The next wave of software innovation allows insurers to deploy lighter, simpler, more modular and analytics-enabled apps to end-users within their organisations, as well as to their customers and business partners.
Trend 6: Architecting resilience
In the digital era, businesses are expected to support the nonstop demands that their employees and stakeholders place on business processes, services and systems. Today's IT leaders must ensure that their systems - and, to some extent, those of their key business partners - are designed for resilience against failure rather than designed to spec.
With insurers needing to gather and operationalise big data; interact with customers 24 hours a day through a range of digital channels; and provide uninterrupted service to their partner ecosystems, business continuity and systems availability matter more now than ever before. Insurers need to consider how they will architect their IT infrastructures to support nonstop business processes, services and applications.

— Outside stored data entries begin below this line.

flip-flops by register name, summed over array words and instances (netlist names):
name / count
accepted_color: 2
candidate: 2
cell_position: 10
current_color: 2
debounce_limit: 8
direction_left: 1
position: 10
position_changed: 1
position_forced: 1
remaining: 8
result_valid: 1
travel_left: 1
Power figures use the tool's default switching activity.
==> config.mk <==
export PLATFORM = sky130hd
export DESIGN_NAME = swdm_ram
export DESIGN_NICKNAME = d
export VERILOG_FILES = /design/src/hdl/swdm_ram.sv
export SDC_FILE = /design/constraint.sdc
export NUM_CORES = 2
export LEC_CHECK = 0
export ABC_AREA = 1
export BUFFER_PORTS_ARGS = -buffer_cell sky130_fd_sc_hd__buf_2
export CAP_MARGIN = 30
export CORE_MARGIN = 2
export CORE_UTILIZATION = 40
export CTS_CLUSTER_SIZE = 16
export DETAILED_ROUTE_END_ITERATION = 6
export MAX_ROUTING_LAYER = met4
export PLACE_DENSITY = 0.55
export REMOVE_ABC_BUFFERS = 1
export SLEW_MARGIN = 0
export SYNTH_ARGS = -nofsm -noshare
export SYNTH_HDL_FRONTEND = slang
export SYNTH_SLANG_ARGS = --single-unit
export TNS_END_PERCENT = 30
==> constraint.sdc <==
create_clock -name clk -period 2 [get_ports clk]
set_input_delay 0 -clock clk [delete_from_list [all_inputs] [get_ports clk]]
set_output_delay 0 -clock clk [all_outputs]
set_load 0.01 [all_outputs]
==> src/hdl/swdm_ram.sv <==
// Simple dual-port synchronous RAM, one write and one registered read per cycle.
module swdm_ram #(
    parameter int DEPTH = 256,
    parameter int WIDTH = 8,
    parameter int AW    = (DEPTH > 1) ? $clog2(DEPTH) : 1
) (
    input  logic             clk,
    input  logic             we,
    input  logic [AW-1:0]    waddr,
    input  logic [WIDTH-1:0] wdata,
    input  logic [AW-1:0]    raddr,
    output logic [WIDTH-1:0] rdata
);

    logic [WIDTH-1:0] mem [DEPTH];
    logic [WIDTH-1:0] rdata_reg;

    // write port
    always_ff @(posedge clk)
    begin
        if (we)
        begin
            mem[waddr] <= wdata;
        end
    end

    // read port, old data on a same-address collision
    always_ff @(posedge clk)
    begin
        rdata_reg <= mem[raddr];
    end

    assign rdata = rdata_reg;

endmodule
`src/hdl/swdm_pkg.sv`:
```
// Shared constants, types and state codes for the sliding window distinct-count block.
package swdm_pkg;

    // Parameter defaults
    localparam int VALUE_COUNT_DEF = 1024;
    localparam int WINDOW_MAX_DEF  = 256;

    // Fixed field widths
    localparam int VALUE_W   = 10;
    localparam int SIZE_W    = 9;
    localparam int OUT_CNT_W = 9;

    // Configuration port
    localparam int APB_DATA_W = 32;
    localparam int PADDR_W    = 3;
    localparam int REG_IDX_W  = PADDR_W - 2;

    localparam logic [REG_IDX_W-1:0] REG_WINDOW_SIZE = '0;
    localparam logic [SIZE_W-1:0]    SIZE_RESET      = SIZE_W'(1);

    // Sequencer states
    typedef enum logic [3:0] {
        ST_CLEAR,
        ST_IDLE,
        ST_C0,
        ST_C1,
        ST_C2,
        ST_EMIT,
        ST_DR0,
        ST_DR1,
        ST_DR2
    } ctrl_state_t;

    // One result beat
    typedef struct packed {
        logic [OUT_CNT_W-1:0] distinct_now;
        logic                 window_full;
        logic [OUT_CNT_W-1:0] min_distinct;
        logic                 min_valid;
        logic                 sequence_done;
    } result_t;

endpackage

```
`src/hdl/swdm_apb_regs.sv`:
```
// APB-style configuration register holding the window size.
module swdm_apb_regs (
    input  logic                            clk,
    input  logic                            rst_n,
    input  logic                            psel,
    input  logic                            penable,
    input  logic                            pwrite,
    input  logic [swdm_pkg::PADDR_W-1:0]    paddr,
    input  logic [swdm_pkg::APB_DATA_W-1:0] pwdata,
    output logic [swdm_pkg::APB_DATA_W-1:0] prdata,
    output logic                            pready,
    output logic [swdm_pkg::SIZE_W-1:0]     window_size
);
    import swdm_pkg::*;

    logic [SIZE_W-1:0]    window_size_reg;
    logic [SIZE_W-1:0]    window_size_next;
    logic [REG_IDX_W-1:0] reg_idx;
    logic                 wr_en;

    assign reg_idx = paddr[PADDR_W-1:2];
    assign wr_en   = psel && penable && pwrite;
    assign pready  = 1'b1;

    // write decode
    always_comb
    begin
        window_size_next = window_size_reg;
        if (wr_en && (reg_idx == REG_WINDOW_SIZE))
        begin
            window_size_next = pwdata[SIZE_W-1:0];
        end
    end

    always_ff @(posedge clk or negedge rst_n)
    begin
        if (!rst_n)
        begin
            window_size_reg <= SIZE_RESET;
        end
        else
        begin
            window_size_reg <= window_size_next;
        end
    end

    // read mux
    always_comb
    begin
        prdata = '0;
        if (reg_idx == REG_WINDOW_SIZE)
        begin
            prdata = APB_DATA_W'(window_size_reg);
        end
    end

    assign window_size = window_size_reg;

endmodule

```
`config.mk`:
```
export PLATFORM = sky130hd
export DESIGN_NAME = swdm_apb_regs
export DESIGN_NICKNAME = d
export VERILOG_FILES = /design/src/hdl/swdm_pkg.sv /design/src/hdl/swdm_apb_regs.sv
export SDC_FILE = /design/constraint.sdc
export NUM_CORES = 1
export LEC_CHECK = 0
export BUFFER_PORTS_ARGS = -buffer_cell sky130_fd_sc_hd__buf_2
export CORE_MARGIN = 4
export CORE_UTILIZATION = 27
export DETAILED_ROUTE_END_ITERATION = 6
export GPL_ROUTABILITY_DRIVEN = 1
export PLACE_DENSITY = 0.79
export SETUP_SLACK_MARGIN = 0.3
export SYNTH_ARGS = -nofsm -noshare
export SYNTH_HDL_FRONTEND = slang
export SYNTH_SLANG_ARGS = --single-unit
```
`constraint.sdc`:
```
create_clock -name clk -period 0.8 [get_ports clk]
set_input_delay 0.08 -clock clk [delete_from_list [all_inputs] [get_ports clk]]
set_output_delay 0.08 -clock clk [all_outputs]
set_load 0.02 [all_outputs]
```
# [After elaboration in Yosys (flattened, before gate mapping)]
# Index checks and enable logic that the tools add are counted.
[op_classes] n_bitwise=1 n_mux=1 reduce_logical=3
[ops] cell="9-bit two-way mux" n=1
[ops] cell="1-bit logical AND" n=3
[ops] cell="1-bit NOT" n=1
[totals] in_bits=40 wordCells=6 regBits=9

# [Longest topological paths before layout]
# Gate-level depths: netlist of the first run.
[logic_depth] word_depth=3 ltp_mapped=2 mapped_depth_nobuf=2

# [Worst setup path after synthesis of the first run]
# Ideal clock, no wire load.
[synth_path] path_kind="register to output" start="reg window_size_reg[0], in the netlist window_size[0]" end="out prdata[0] in the netlist's numbering" arrival_time_ns=0.784 required_ns=0.720 setup_slack_ns=-0.064 stages_incl_launch_ff=2 cell_sequence="dfstp_2 and2b_2"
[synth_between] elab_chain_len=1
[synth_rtl] element="from (decl)" line="swdm_apb_regs.sv:16" rtl="logic [SIZE_W-1:0] window_size_reg;"
[synth_rtl] element="from (signal assigned)" line="swdm_apb_regs.sv:43" rtl="window_size_reg <= window_size_next;"
[synth_rtl] element="9-bit two-way mux" line="swdm_apb_regs.sv:51" rtl="if (reg_idx == REG_WINDOW_SIZE)"
[synth_rtl] element="to (decl)" line="swdm_apb_regs.sv:10" rtl="output logic [swdm_pkg::APB_DATA_W-1:0] prdata,"
# Every way passes these cells.

# [Worst setup path after layout of the first run]
# Same ends and word-level chain as after synthesis.

==> results of run 1 <==
==> cell families (layout without fill, tap and decap cells) <==
| kind of cell | Yosys count | count (layout) |
|---|---|---|
| other | 2 | 24 |
| muxes | 9 | 9 |
| DFF | 9 | 9 |
| and+or+nand+nor | 10 | 10 |
| buffers and inverters | 24 | 47 |
==> stage by stage <==
stage | power (W) | instance area [sq um] | worst slack, ns
after floorplan | 0.00126 | 741 | -0.0644
after CTS | 0.00219 | 992 | -0.319
after global placement | 0.00140 | 763 | -0.187
after global routing | 0.00233 | 1010 | -0.332
final | 0.00220 | 1010 | -0.306
after detailed placement | 0.00143 | 763 | -0.209
==> placed cells by master (no fill, tap or decap) <==
cell type      instances
dfstp_2                1
clkbuf_4               3
buf_6                 26
mux2_2                 1
clkbuf_1               1
conb_1                24
buf_4                  2
dlygate4sd3_1          1
dfrtp_2                8
and2b_2                9
buf_2                 14
mux2_4                 8
nand4b_4               1
==> cell usage after synthesis, drive strengths merged <==
cell type	number
buf	24
and2b	9
mux2	9
dfrtp	8
conb	2
dfstp	1
nand4b	1
==> layer usage <==
| metal | up-vias | global-route usage [%] | share of wire, % | wire (um) |
|---|---|---|---|---|
| li1 | 214 | - | - | - |
| met1 | 209 | 10.5 | 35 | 528 |
| met2 | 30 | 18.1 | 55 | 833 |
| met3 | 0 | 3.94 | 10 | 152 |
| met4 | 0 | 3.05 | 0 | 0 |
| met5 | - | 0 | 0 | 0 |
==> repair_timing <==
action | in CTS | in global routing
setup endpoints to repair | 27 | 27
resized for setup | 41 | 3
setup buffers | 8 | 1
endpoints found under the hold margin | 9 | 0
hold buffers | 1 | 0
pin swaps | 0 | 0
==> power by group through the flow <==
stage | Clock, W | Combinational [W] | Sequential [W]
2_1_floorplan | 0 | 0.000479 | 0.000782
3_3_place_gp | 0 | 0.000746 | 0.000654
3_5_place_dp | 0 | 0.000756 | 0.000670
4_1_cts | 0.000361 | 0.00118 | 0.000648
5_1_grt | 0.000391 | 0.00128 | 0.000665
6_report | 0.000339 | 0.00121 | 0.000649
==> worst max path at each step <==
stage | startpoint | end | slack [ns] | cells past startpoint
finish | window_size[0]$_DFFE_PN1P_ | prdata[0] | -0.31 | 2
CTS | window_size[0]$_DFFE_PN1P_ | prdata[0] | -0.32 | 2
global route | window_size[0]$_DFFE_PN1P_ | prdata[0] | -0.33 | 2
global placement | paddr[2] | window_size[4]$_DFFE_PN0P_ | -0.19 | 3
detailed placement | paddr[2] | window_size[2]$_DFFE_PN0P_ | -0.21 | 3
floorplan | window_size[0]$_DFFE_PN1P_ | prdata[0] | -0.06 | 1
==> cell type report <==
type	instances	area share, %
sequential	9	23.4
timing repair buffer	43	38.4
multi-input combinational	43	32.1
tap	28	3.47
clock buffer	4	2.60
==> results.md, run 1 <==
- Outcome: finished with violations
- Failing checks: setup timing
- Fmax: 905 MHz
- Ant. Diodes: 0
- Worst R2R Path Depth: 2
- Die ar.: about 3100 sq um
- I/O Pins: just over 80
- DRT iter0 DRCs: 5
- Antenna violations before repair: 0
- Synth Area in Compound Gates: 0%
- Routed via count: ~450
- Synth Area in XOR/XNOR: 0%
- Ys Warns: 0
- Initial Utilization: roughly 28%
- Minimum clock period: 1.11 ns
- Seq pwr share: 29.5%
- Crit-path max cell delay: roughly 0.52 ns
- Multi-input gate area: 324 sq um
- R2R Path Start: window_size[2]$_DFFE_PN0P_
- DR WL/cell: 11.9 um
- Layout fillers: about 210
- Fin. max-slew vios: 0
- Min-Delay Path Depth: 2
- Post-DP HPWL: between 1 and 1.5 mm
- Final core occ: around 46%
- Synth-to-layout area growth: 63.4%
- Max Buffers Root-to-Sink: 2
- Psw: between 0.0007 and 0.0008 W
- Antenna Nets Post-Route: 0
- Syn_area_per_cell: between 10 and 15 sq um
- Non-filler cells, final: ~130
- Yosys reg bits: 9
- Logic pwr share: between 50 and 60%
- Clk_lat worst skew: between 0.2 and 0.3 ns
- Sinks on the clock net: 9
- Die height: between 50 and 60 um
- WP buf/inv: 1
- Row count: 17
- CTS tree: done
- Worst r2r dst: window_size[2]$_DFFE_PN0P_
- Layout cells sized above 1: 73.7%
- Maximum vdd drop: around 0.00094 V
- Syn Inst Count: 54
- Cells after DPL: between 100 and 150
- Post-Syn Area: a little over 600 sq um
- Post-synth cell types: 7
- Total track usage: roughly a tenth
- Int Pwr: between 0.001 and 0.0015 W
- Largest register FFs: 9
- Hold Crit Class: input port to register
- FF-to-FF setup slack: -0.09 ns
- Startpoint Class: register
- Crit-path max FO: 2
- Tcrit/Tclk final: 138%
- Hold Fails Final Rpt: 0
- Core Region: between 2000 and 2500 sq um
- Fraction of synthesized area in multiplexers: about 16%
- Chip Width: 55.8 um
- PortBufs: 32
- Pwr Density: about 2200 nW/um^2
- RSZ-0062 raised after global routing: yes
- Register area: ~240 sq um
- Kind of critical path: register to primary output
- Synth Area in Adders: 0%
- Vias/cell: about 3.6
- Synth top area share: between 30 and 40%
- Detailed Routing Iterations Pass 1: 2
- Post-Synth Simple-Gate Area: between 15 and 20%
- Leak pwr: around 0.56 nW
- H-tree levels: 1
- Setup violations, final: 26
- Hold WS: roughly 0.053 ns
- Drt drc: 0
- Crit path DAT: 1.03 ns
- CP cell instances: and2b_2 > buf_6
- Vias in the first global route: around 470
- Routability cong.: ~0.7
- PnR worst setup slack: -0.306 ns
- Clock share of power: between 10% and 20%
- End of the worst hold path: window_size[0]$_DFFE_PN1P_
- Grt ovf: 0
- Largest family of logic cells by synthesized area: buffers and inverters
- Sw frac: roughly 34%
- Total Wirelength: between 1.5 and 2 mm
- Num CTS Buffers: 3
- Root Buffer: clkbuf_4
- Crit. End Element: primary output
- First-pass GRT wire length: 2.37 mm
- Synth area leader: dfrtp_1
- Final TNS setup: -4.69 ns
- Top cells by area, synth: dfrtp_1 32%, buf_4 29%, mux2_2 16%
- Register area share after synthesis: a little over a third
- Top delay family on crit path: flip-flops
- Nets: between 100 and 150
- Largest net degree at the start of global routing: 10
- Clock Skews: 0 ns
- Clock transition at the registers of the reported paths: ~0.06 ns
- Min-delay src: pwdata[0]
- Slowest-stage cell, CP: dfstp_2
- Required @ worst endpoint: approximately 0.7 ns
- MaxCap Viol Count: 0
Note: power is estimated with default switching activity, not from simulation.
==> run 2, diff against run 1 <==
==> constraint.sdc (replaced) <==
create_clock -name clk -period 0.8 [get_ports clk]
set_input_delay 0.16 -clock clk [delete_from_list [all_inputs] [get_ports clk]]
set_output_delay 0.16 -clock clk [all_outputs]
set_load 0.02 [all_outputs]
==> run 2 against run 1 <==
The run ends with hold timing, setup timing left. Core utilization grew 0.057 points. Cell area grew 0.12%. Die area is the same. Maximum frequency shrank 6.6%. Clock skew is the same. Sequential power grew 1%. Power grew 1.0%. Global-route usage shrank 1.1 points. Clock power is essentially flat. Combinational power is essentially flat. Via count grew 2.6%. Sequential cell count is the same.
==> results.md, run 2 (synthesis gave the netlist of run 1 again) <==
- PnR worst setup slack: -0.383 ns
- Nets: 140
- Hold WS: -0.253 ns
- Ant. Diodes: 0
- Slowest-stage cell, CP: dfstp_2
- Register area: 236 sq um
- Fmax: 845 MHz
- I/O Pins: 82
- Crit-path max cell delay: 0.52 ns
- Setup violations, final: 24
- Top delay family on crit path: flip-flops
- Maximum vdd drop: 0.000841 V
- Crit. End Element: primary output
- Multi-input gate area: 324 sq um
- Largest register FFs: 9
- Num CTS Buffers: 3
- Vias in the first global route: 461
- Post-DP HPWL: 1.07 mm
- Clk_lat worst skew: between 0.2 and 0.3 ns
- MaxCap Viol Count: 0
- Pwr Density: 2200 nW/um^2
- Total track usage: slightly below 9%
- H-tree levels: 1
- Vias/cell: roughly 3.7
- Clock transition at the registers of the reported paths: roughly 0.060 ns
- Synth-to-layout area growth: 63.6%
- Required @ worst endpoint: roughly 0.64 ns
- First-pass GRT wire length: approximately 2.1 mm
- WP buf/inv: 1
- Most frequent cells in the layout: 27 x buf_6, 24 x conb_1, 14 x buf_2
- Largest net degree at the start of global routing: 10
- Kind of critical path: register to primary output
- Routed via count: about 470
- Final core occ: a little under half
- CTS tree: done
- Die ar.: 3120 sq um
- Grt ovf: 0
- Antenna violations before repair: 0
- Startpoint Class: register
- Crit path DAT: 1.02 ns
- Die height: 55.8 um
- Root Buffer: clkbuf_4
- Crit-path max FO: 2
- Drt drc: 0
- Final TNS setup: -6.12 ns
- Antenna Nets Post-Route: 0
- Hold Crit Class: input port to asynchronous set/reset pin
- Sinks on the clock net: 9
- RSZ-0062 raised after global routing: yes
- CP cell instances: and2b_2 > buf_6
- Minimum clock period: between 1 and 1.5 ns
- Layout cells sized above 1: about three quarters
- Outcome: finished with violations
- PortBufs: 32
- Clock Skews: 0 ns
- DRT iter0 DRCs: 0
- Max Buffers Root-to-Sink: 2
- Initial Utilization: ~28%
- Detailed Routing Iterations Pass 1: 1
- Final Total Pwr: 0.00223 W
- Layout fillers: about 210
- Fin. max-slew vios: 0
- Tcrit/Tclk final: 148%
- DR WL/cell: 11.8 um
- Total Wirelength: 1.49 mm
- Row count: 17
- Hold Fails Final Rpt: 9
- Core Region: 2190 sq um
- Routability cong.: 0.794
- Most common cell after layout, fill and taps aside: buf_6
- Chip Width: ~56 um
- Failing checks: hold timing, setup timing
- Leak pwr: between 0.5 and 0.6 nW
## run 2: layout make-up
cell class	instances	area share, %
repair buffers	43	38.5
multi-input cells	43	32.1
flip-flops and latches	9	23.4
well taps	28	3.47
clock buffers	4	2.60
## run 2: metrics by stage
step	cell area (sq um)	setup slack [ns]	instances
finish	1010	-0.383	127
global placement	733	-0.153	113
global route	1010	-0.426	127
detailed placement	733	-0.189	113
CTS	963	-0.402	124
floorplan	711	-0.144	76
## run 2: where the power goes
part / switching [W] / internal [W]
combinational: 0.000534 / 0.000694
sequential: 0.0000752 / 0.000581
clock: 0.000150 / 0.000192
total: 0.000759 / 0.00147
## run 2: path summary, 6_finish.rpt
| kind | startpoint | to | slack, ns | cells after the start |
|---|---|---|---|---|
| hold / removal | rst_n | window_size[8]$_DFFE_PN0P_ | -0.25 | 1 |
| min in group clk | pwdata[0] | window_size[0]$_DFFE_PN1P_ | 0.14 | 2 |
| setup / recovery | window_size[0]$_DFFE_PN1P_ | prdata[0] | -0.38 | 2 |
| setup reg to reg | window_size[7]$_DFFE_PN0P_ | window_size[7]$_DFFE_PN0P_ | -0.19 | 3 |
| hold reg to reg | window_size[2]$_DFFE_PN0P_ | window_size[2]$_DFFE_PN0P_ | 0.55 | 1 |
| max in group asynchronous | rst_n | window_size[0]$_DFFE_PN1P_ | 0.81 | 1 |
## run 2: routing by layer
metal | wire, um | share of wire [%] | vias to the layer above | GRT usage, %
met5 | 0 | 0 | - | 0
met4 | 0 | 0 | 0 | 3.05
met3 | 200 | 13 | 0 | 4.87
met2 | 832 | 56 | 34 | 16.6
met1 | 461 | 31 | 216 | 7.91
li1 | - | - | 215 | -
## run 2: repair_timing
action / CTS / global route
setup buffers: 7 / 3
setup endpoints to repair: 27 / 27
gates cloned: 0 / 0
endpoints found under the hold margin: 9 / 9
resized for setup: 46 / 7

More business processes are interconnected and automated across the insurance value chain, multiplying the potential points of failure. CIOs must employ a business-driven strategy to manage risk across the enterprise, understanding which assets are critical and then prioritising resiliency, active analytics and defense measures accordingly.
Some of these technology trends are still in their early stages, but forward-looking insurers are examining their implications. Most insurers have adopted technologies such as digital distribution channels, but they have grafted their digital strategies onto legacy systems, business processes and business models. Industry leaders now have to define where their companies stand in the digital world.
This may mean redefining their relationships with their customers, partners, and the internet community at large; erasing organisational barriers blocking collaboration and data sharing; and lowering the barriers barring their entry into other industries with high growth potential. Insurers lacking the flexibility and imagination to re-invent themselves may lose market share and competitive advantage to more agile and innovative players.